Making strides in Lymphoedema treatments

Our two Lymphoedema Clinical Nurse Specialists, Helen Treleaven and Terri Lightfoot are both members of the South West Forum for Lymphoedema.  The forum covers the South West, including Bath and Gloucestershire, and meets four times a year to discuss policies, procedures and best practices.

Helen and Terri had recently attended a Level 1 Myofascial Release Course, aimed at ‘Post-Operative Breast Cancer Complications’ at the Christie Hospital in Manchester.  Subsequently both were invited to present at the recent South West Forum meeting to share their knowledge and explain how the course had changed their practices.


Helen talks about their presentation to the South West Forum;

“We started off explaining about the course and how it had involved anatomy and physiology of the breast and what happens to our tissues when we undergo surgery, and then 2 and ½ days of very hands on practical work exploring where our tissue tension starts and stops in conjunction with scar tissue. We learnt how to release this scar tissue and improve range of movement (ROM).

Both myself and Terri talked about patient case studies and how, by incorporating this technique into our treatments, we have improved quality of life, reduced pain and discomfort, improved ROM and general wellbeing. As a result of our presentation, the South West Forum have asked for course details as they would be very interested in attending the course and having such an excellent treatment option.

We have both been very fortunate in that we have been accepted on the Level 2 course, incorporating the head and neck, pelvic, thorax, shoulder, abdomen, back, sacrum and thigh, so we will be able to treat the whole body.”

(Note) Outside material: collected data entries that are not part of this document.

File: config.mk
export PLATFORM = sky130hd
export DESIGN_NAME = width_12to8
export DESIGN_NICKNAME = d
export VERILOG_FILES = /design/src/rtl/width_12to8.sv
export SDC_FILE = /design/constraint.sdc
export NUM_CORES = 1
export LEC_CHECK = 0
export BUFFER_PORTS_ARGS = -buffer_cell sky130_fd_sc_hd__buf_2
export CORE_UTILIZATION = 38
export DETAILED_ROUTE_END_ITERATION = 8
export GPL_TIMING_DRIVEN = 0
export PLACE_DENSITY_LB_ADDON = 0.08
export SYNTH_ARGS = -nofsm -noshare
export SYNTH_HDL_FRONTEND = slang
export SYNTH_SLANG_ARGS = --single-unit
File: constraint.sdc
create_clock -name clk -period 2.6 [get_ports clk]
set_input_delay 0.26 -clock clk [delete_from_list [all_inputs] [get_ports clk]]
set_output_delay 0.26 -clock clk [all_outputs]
set_load 0.01 [all_outputs]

What it means for our patients

Helen then reflected further on what Terri and she had already put into practice, as well as their aspirations for their Level 2 course;

“Since undertaking the Level 1 course, I would say that every patient that I have seen since May for breast oedema has benefited (bearing in mind I can see 4 – 5 patients a day just for breast oedema), so the impact in clinic has been huge for both the patients and myself, particularly in terms of:

  • reducing patients pain
  • reducing the amount of analgesia required
  • improving range of movement by releasing their scar tissue

This could be enabling them for the first time to do up a bra without help, wash their own hair and dry/straighten their hair – all very normal for us, but this has a profound effect upon patients.  This is demonstrated by patients informing me that they are feeling ‘back to normal’ or getting ‘back to normal’ for the first time since having surgery. They feel their quality of life has improved to the point where their confidence is growing and they feel able to take part in family activities with reduced pain.  By releasing scar tissue patients have found they are contributing more at work and at home, so this gives them a greater sense of purpose in life and self-worth.

For my clinic it has enabled me to move patients appointments further apart, which allows me to see more patients and gives me greater movement in my clinical diary for urgent referrals.”

What it means for our clinics

Helen explains what benefits further training could mean;

“Undertaking Level 2, which covers the relationship between the thorax/shoulder and the head/neck and masticatory system, abdomen, back, sacrum and thighs in relation to the pelvic function, would allow myself and Terri to treat the whole body.  This is particularly important as we are finding we are having increased referrals for head and neck cancers with significant scar tissue, and also gynaecological cancers.  These cancers have large operation sites with huge scars around the groin, effecting mobility to the point where sitting down is hard to do and significantly increases the risk of genital oedema.  All of this has a huge detrimental effect upon quality of life and general well-being.

By enabling us to both treat our patients with a combination of MLD (Manual lymphatic Drainage) and MFR (Myofascial Release) we can improve our patients outcome of treatments as mentioned above, but also by being trained to treat the whole body we would be offering the same service irrelevant of what cancer they had.  More importantly it shows other providers that as a hospice team we are we are broadening and expanding our skill set and knowledge and improving patients lives.

The Level 2 course could potentially enable us to expand our clinic even more by allowing myself and Terri to move away from ‘simple lymphoedema’ by training other staff to manage this (i.e. 6 monthly reviews and using the Intermittent Pneumatic Compression), which would allow us both to increase our caseloads without detriment to patient care and also we would be expanding our community reach.”